A disaster researcher’s career path is lined with rocks

Headshot of Mika
  • Mika McKinnon
  • MSc 2010

Mika McKinnon loves rocks. It’s a trait she seems to have passed on to her toddler who likes to pick up rocks and give them to strangers as a way of making friends.

Rocks line what McKinnon calls her “nonlinear career path”—including what could have been a bumpy beginning to her career as a geophysicist. She completed her MSc at UBC in 2010, just as the federal government imposed a hiring freeze on scientists. It was exactly the wrong time to be a disaster researcher, who are typically employed by government.

But McKinnon had already begun assembling an eclectic portfolio as part of her first science side hustle—a role as a consultant for the science fiction TV show Stargate. It was a great fit for someone weaned on Star Trek who went on to teach a science of science fiction class at UC Santa Barbara as an undergrad. Stargate opened the door  to science consulting work on other series and movies, most recently including the blockbuster disaster flick Moonfall.

“You get to take science and use it in all of these unusual contexts that you'd never think about doing for homework assignments or work projects.”

It’s a self-described “cotton candy job” that counterbalances her work studying the harsh realities of landslides and disaster preparedness, which she finds more fulfilling than making science fiction plots more realistic, albeit grimmer.

“It’s something very important where if I do a good job, fewer people will die. But you're working with people on the very worst day of their lives, or you're trying to convince them to take action so that some future day won't be as bad.”
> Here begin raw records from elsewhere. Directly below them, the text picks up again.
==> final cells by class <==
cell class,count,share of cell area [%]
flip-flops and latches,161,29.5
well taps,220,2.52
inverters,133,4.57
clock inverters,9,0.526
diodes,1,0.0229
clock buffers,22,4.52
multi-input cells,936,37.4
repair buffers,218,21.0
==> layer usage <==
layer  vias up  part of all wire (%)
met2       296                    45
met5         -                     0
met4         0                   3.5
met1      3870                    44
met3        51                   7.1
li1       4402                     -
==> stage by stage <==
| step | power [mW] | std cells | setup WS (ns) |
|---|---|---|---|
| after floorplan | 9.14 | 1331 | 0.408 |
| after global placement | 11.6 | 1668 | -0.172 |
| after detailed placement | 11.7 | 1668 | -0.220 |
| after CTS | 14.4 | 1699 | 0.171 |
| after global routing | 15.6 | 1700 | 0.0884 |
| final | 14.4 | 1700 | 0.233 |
===== src/rtl/shield_read_resp_gen_if.sv =====
// Request and AXI R-channel bundle for the shield read-response generator.
// The master side drives requests and rready; the slave side (the generator) drives R beats.
interface shield_read_resp_gen_if #(
    parameter int unsigned ID_W   = 6,
    parameter int unsigned DATA_W = 64,
    parameter int unsigned LINE_W = 512,
    parameter int unsigned OFF_W  = 6
);
    logic [LINE_W-1:0] cache_line;
    logic [ID_W-1:0]   req_id;
    logic              req_err;
    logic [7:0]        burst_count;
    logic [OFF_W-1:0]  burst_start_offset;
    logic              burst_last;
    logic              input_val;
    logic              input_rdy;

    logic [ID_W-1:0]   s_axi_rid;
    logic [DATA_W-1:0] s_axi_rdata;
    logic [1:0]        s_axi_rresp;
    logic              s_axi_rlast;
    logic              s_axi_rvalid;
    logic              s_axi_rready;

    modport master (
        output cache_line, req_id, req_err, burst_count, burst_start_offset,
               burst_last, input_val, s_axi_rready,
        input  input_rdy, s_axi_rid, s_axi_rdata, s_axi_rresp, s_axi_rlast, s_axi_rvalid
    );

    modport slave (
        input  cache_line, req_id, req_err, burst_count, burst_start_offset,
               burst_last, input_val, s_axi_rready,
        output input_rdy, s_axi_rid, s_axi_rdata, s_axi_rresp, s_axi_rlast, s_axi_rvalid
    );
endinterface


===== src/rtl/shield_read_resp_gen.sv =====
// Slices one verified cache line per request into AXI R beats (with ID, SLVERR and rlast)
// and queues them in a first-word-fall-through FIFO toward the CL read master.
module shield_read_resp_gen #(
    parameter int unsigned CL_ID_WIDTH   = 6,
    parameter int unsigned CL_DATA_WIDTH = 64,
    parameter int unsigned LINE_WIDTH    = 512,
    parameter int unsigned OFFSET_WIDTH  = 6,
    parameter int unsigned FIFO_DEPTH    = 16
) (
    input  logic                        clk,
    input  logic                        rst_n,
    shield_read_resp_gen_if.slave       bus,
    output logic                        busy,
    output logic [$clog2(FIFO_DEPTH):0] fifo_count
);
    localparam int unsigned BEATS  = LINE_WIDTH / CL_DATA_WIDTH;
    localparam int unsigned BIDX_W = $clog2(BEATS);
    localparam int unsigned AW     = $clog2(FIFO_DEPTH);
    localparam int unsigned CNT_W  = AW + 1;

    typedef enum logic [0:0] {IDLE = 1'b0, SEND = 1'b1} state_t;

    typedef struct packed {
        logic [CL_DATA_WIDTH-1:0] data;
        logic [CL_ID_WIDTH-1:0]   id;
        logic [1:0]               resp;
        logic                     last;
    } r_beat_t;

    state_t state, state_n;

    logic                     accept;
    logic                     push;
    logic                     pop;
    logic                     full;
    logic                     empty;
    logic                     rdy;

    logic [LINE_WIDTH-1:0]    line_r;
    logic [CL_ID_WIDTH-1:0]   id_r;
    logic                     err_r;
    logic                     last_r;
    logic [BIDX_W-1:0]        idx;
    logic [BIDX_W-1:0]        idx_inc;
    logic [7:0]               rem;

    logic [CL_DATA_WIDTH-1:0] line_beats [BEATS];
    r_beat_t                  push_beat;
    r_beat_t                  head;
    r_beat_t                  mem [FIFO_DEPTH];
    logic [AW-1:0]            wr_ptr;
    logic [AW-1:0]            rd_ptr;
    logic [CNT_W-1:0]         count;

    // Only the beat-select bits of the byte offset matter.
    logic                     unused_offset_bits;
    assign unused_offset_bits = ^bus.burst_start_offset[OFFSET_WIDTH-BIDX_W-1:0];

    for (genvar g = 0; g < BEATS; g++) begin : g_split
        assign line_beats[g] = line_r[g*CL_DATA_WIDTH +: CL_DATA_WIDTH];
    end

    // State register
    always_ff @(posedge clk or negedge rst_n) begin
        if (!rst_n) state <= IDLE;
        else        state <= state_n;
    end

    // Next-state logic
    always_comb begin
        state_n = state;
        case (state)
            IDLE: if (bus.input_val && (bus.burst_count != 8'd0)) state_n = SEND;
            SEND: if (push && (rem == 8'd1))                      state_n = IDLE;
            default:                                              state_n = IDLE;
        endcase
    end

    // FSM outputs; push is held off while full even if a pop happens the same cycle
    always_comb begin
        rdy    = 1'b0;
        accept = 1'b0;
        push   = 1'b0;
        case (state)
            IDLE: begin
                rdy    = 1'b1;
                accept = bus.input_val;
            end
            SEND: push = (rem != 8'd0) && !full;
            default: ;
        endcase
    end

    // Request capture and beat walking; idx wraps modulo BEATS
    assign idx_inc = (idx == BIDX_W'(BEATS - 1)) ? '0 : idx + BIDX_W'(1);

    always_ff @(posedge clk or negedge rst_n) begin
        if (!rst_n) begin
            line_r <= '0;
            id_r   <= '0;
            err_r  <= 1'b0;
            last_r <= 1'b0;
            idx    <= '0;
            rem    <= 8'd0;
        end else if (accept) begin
            line_r <= bus.cache_line;
            id_r   <= bus.req_id;
            err_r  <= bus.req_err;
            last_r <= bus.burst_last;
            idx    <= bus.burst_start_offset[OFFSET_WIDTH-1 -: BIDX_W];
            rem    <= bus.burst_count;
        end else if (push) begin
            idx <= idx_inc;
            rem <= rem - 8'd1;
        end
    end

    always_comb begin
        push_beat.data = line_beats[idx];
        push_beat.id   = id_r;
        push_beat.resp = err_r ? 2'b10 : 2'b00;
        push_beat.last = last_r && (rem == 8'd1);
    end

    // Output FIFO
    assign full  = (count == CNT_W'(FIFO_DEPTH));
    assign empty = (count == '0);
    assign pop   = !empty && bus.s_axi_rready;

    always_ff @(posedge clk or negedge rst_n) begin
        if (!rst_n) begin
            wr_ptr <= '0;
            rd_ptr <= '0;
            count  <= '0;
        end else begin
            if (push) wr_ptr <= wr_ptr + AW'(1);
            if (pop)  rd_ptr <= rd_ptr + AW'(1);
            case ({push, pop})
                2'b10:   count <= count + CNT_W'(1);
                2'b01:   count <= count - CNT_W'(1);
                default: count <= count;
            endcase
        end
    end

    always_ff @(posedge clk) begin
        if (push) mem[wr_ptr] <= push_beat;
    end

    assign head = mem[rd_ptr];

    // Head is held until handshake; payload forced to zero while empty
    assign bus.s_axi_rvalid = !empty;
    assign bus.s_axi_rdata  = empty ? '0   : head.data;
    assign bus.s_axi_rid    = empty ? '0   : head.id;
    assign bus.s_axi_rresp  = empty ? 2'b00 : head.resp;
    assign bus.s_axi_rlast  = empty ? 1'b0 : head.last;
    assign bus.input_rdy    = rdy;

    assign busy       = (state != IDLE) || !empty;
    assign fifo_count = count;
endmodule
[config.mk]
export PLATFORM = sky130hd
export DESIGN_NAME = iterative_divider_64_32
export DESIGN_NICKNAME = d
export VERILOG_FILES = /design/src/rtl/iterative_divider_64_32.sv
export SDC_FILE = /design/constraint.sdc
export NUM_CORES = 1
export LEC_CHECK = 0
export CAP_MARGIN = 20
export CORE_MARGIN = 5
export CORE_UTILIZATION = 55
export DETAILED_ROUTE_END_ITERATION = 12
export PLACE_DENSITY = 0.77
export SLEW_MARGIN = 30
export SYNTH_ARGS = -nofsm -noshare
export SYNTH_HDL_FRONTEND = slang
export SYNTH_SLANG_ARGS = --single-unit
[constraint.sdc]
create_clock -name clk -period 4.5 [get_ports clk]
set_input_delay 0.675 -clock clk [delete_from_list [all_inputs] [get_ports clk]]
set_output_delay 0.675 -clock clk [all_outputs]
set_load 0.05 [all_outputs]
[src/rtl/iterative_divider_64_32.sv]
// iterative_divider_64_32: 64/32 unsigned restoring divider, one quotient bit per cycle.
module iterative_divider_64_32 (
  input  logic        clk,
  input  logic        rst,
  input  logic        start,
  input  logic [63:0] A,
  input  logic [31:0] B,
  output logic [31:0] Q,
  output logic [31:0] R,
  output logic        busy,
  output logic        done,
  output logic        dbz,
  output logic        ovf
);
  typedef enum logic [1:0] {IDLE = 2'd0, RUN = 2'd1, DONE = 2'd2} state_t;
  state_t      state_q, state_d;
  logic [31:0] b_q, b_d, rem_q, rem_d, lo_q, lo_d, quo_q, quo_d, q_q, q_d, r_q, r_d;
  logic [5:0]  cnt_q, cnt_d;
  logic        done_q, done_d, dbz_q, dbz_d, ovf_q, ovf_d;
  logic [32:0] trial, diff;
  logic [31:0] rem_nx, quo_nx;
  logic        borrow;
  always_comb begin
    trial  = {rem_q, lo_q[31]};
    diff   = trial - {1'b0, b_q};
    borrow = diff[32];
    rem_nx = borrow ? trial[31:0] : diff[31:0];
    quo_nx = {quo_q[30:0], ~borrow};
  end
  // done lags an exceptional result by one edge so both paths see done after a full step
  always_comb begin
    state_d = state_q;
    b_d     = b_q;
    rem_d   = rem_q;
    lo_d    = lo_q;
    quo_d   = quo_q;
    q_d     = q_q;
    r_d     = r_q;
    cnt_d   = cnt_q;
    dbz_d   = dbz_q;
    ovf_d   = ovf_q;
    done_d  = state_q == DONE;
    case (state_q)
      IDLE, DONE: if (start) begin
        b_d    = B;
        lo_d   = A[31:0];
        rem_d  = A[63:32];
        quo_d  = '0;
        cnt_d  = '0;
        done_d = 1'b0;
        dbz_d  = B == '0;
        ovf_d  = B != '0 && A[63:32] >= B;
        q_d    = (B == '0 || A[63:32] >= B) ? '1 : q_q;
        r_d    = B == '0 ? A[31:0] : A[63:32] >= B ? '0 : r_q;
        state_d = (B == '0 || A[63:32] >= B) ? DONE : RUN;
      end
      RUN: begin
        rem_d = rem_nx;
        quo_d = quo_nx;
        lo_d  = {lo_q[30:0], 1'b0};
        cnt_d = cnt_q + 6'd1;
        if (cnt_q == 6'd31) begin
          state_d = DONE;
          q_d     = quo_nx;
          r_d     = rem_nx;
          done_d  = 1'b1;
        end
      end
      default: state_d = IDLE;
    endcase
  end
  always_ff @(posedge clk) begin
    if (rst) begin
      state_q <= IDLE;
      b_q     <= '0;
      rem_q   <= '0;
      lo_q    <= '0;
      quo_q   <= '0;
      q_q     <= '0;
      r_q     <= '0;
      cnt_q   <= '0;
      done_q  <= 1'b0;
      dbz_q   <= 1'b0;
      ovf_q   <= 1'b0;
    end else begin
      state_q <= state_d;
      b_q     <= b_d;
      rem_q   <= rem_d;
      lo_q    <= lo_d;
      quo_q   <= quo_d;
      q_q     <= q_d;
      r_q     <= r_d;
      cnt_q   <= cnt_d;
      done_q  <= done_d;
      dbz_q   <= dbz_d;
      ovf_q   <= ovf_d;
    end
  end
  assign Q    = q_q;
  assign R    = r_q;
  assign busy = state_q == RUN;
  assign done = done_q;
  assign dbz  = dbz_q;
  assign ovf  = ovf_q;
endmodule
McKinnon, an adjunct professor with EOAS, has been teaching in the department for the past 17 years, beginning when she was a graduate student. It’s a much better time to be involved in geophysics and disaster management than when she graduated.

“During last winter’s massive floods in the Fraser Valley, I think every impacted site had at least one of my former EOAS students at it,” she says. “That was very vindicating. It’s nice to know that people are going out using what they learned.”

“We really concentrate on objective-based learning where we give students an understanding of the framework of what they're trying to learn. We're not expecting everyone to be a geoscientist but we want them to know enough to be able to ask the right questions and to recognize when they need to bring in an expert.”

Another facet of McKinnon’s portfolio is her work in Project Espresso, a consortium working with NASA to develop tools and techniques for future travel to asteroids, moons and other small bodies in our solar system. McKinnon brings her geophysics expertise to the team trying to figure out how to find interesting yet safe places to for robotic spacecraft to land.

Project Espresso was inspired in part by the European Space Agency's Philae lander that bounced twice when it crash-landed on the surface of comet 67P before coming to rest on its side in a deep crack—a heartbreaking result given the expense and years of work that went into the project.

“We have to understand how landslides on asteroids are similar and different than those on Earth—besides the obvious differences like there are no trees or liquid water. Gravity is very different. It's a lot lower and can even be variable, pointing in different strengths and directions depending on the density of the asteroids. They're not nice big compacted spheres like planets are. Some asteroids are loosely packed balls of rubble.”

Another fun project McKinnon has taken on is the Mineral Cup, a game where people campaign and vote for their favourite rock on Twitter. Founded by English academic Eddie Dempsey, McKinnon came up with an idea to expand the game and now manages an international team of volunteers. This September’s Mineral Cup attracted over 12,000 participants and garnered more than 91,000 votes to select Fluorite as the best mineral for 2022.

“Now people are playing it in museums and in classrooms,” she says. “We have people who haven't looked at a rock since their childhood rock collection. People have all kinds of reasons for playing, and what I love about it is it's an excuse to be joyous and curious.”

After a rocky start, could McKinnon be spreading herself a bit too thin?

“If you see something you want to do, there's no harm in asking. The very worst that happens is somebody tells you no. I have rejection goals—I want at least 100 good rejections a year. Because if I don't, then I'm not really pushing myself.”

Her favourite rejection so far? Her application to be an astronaut.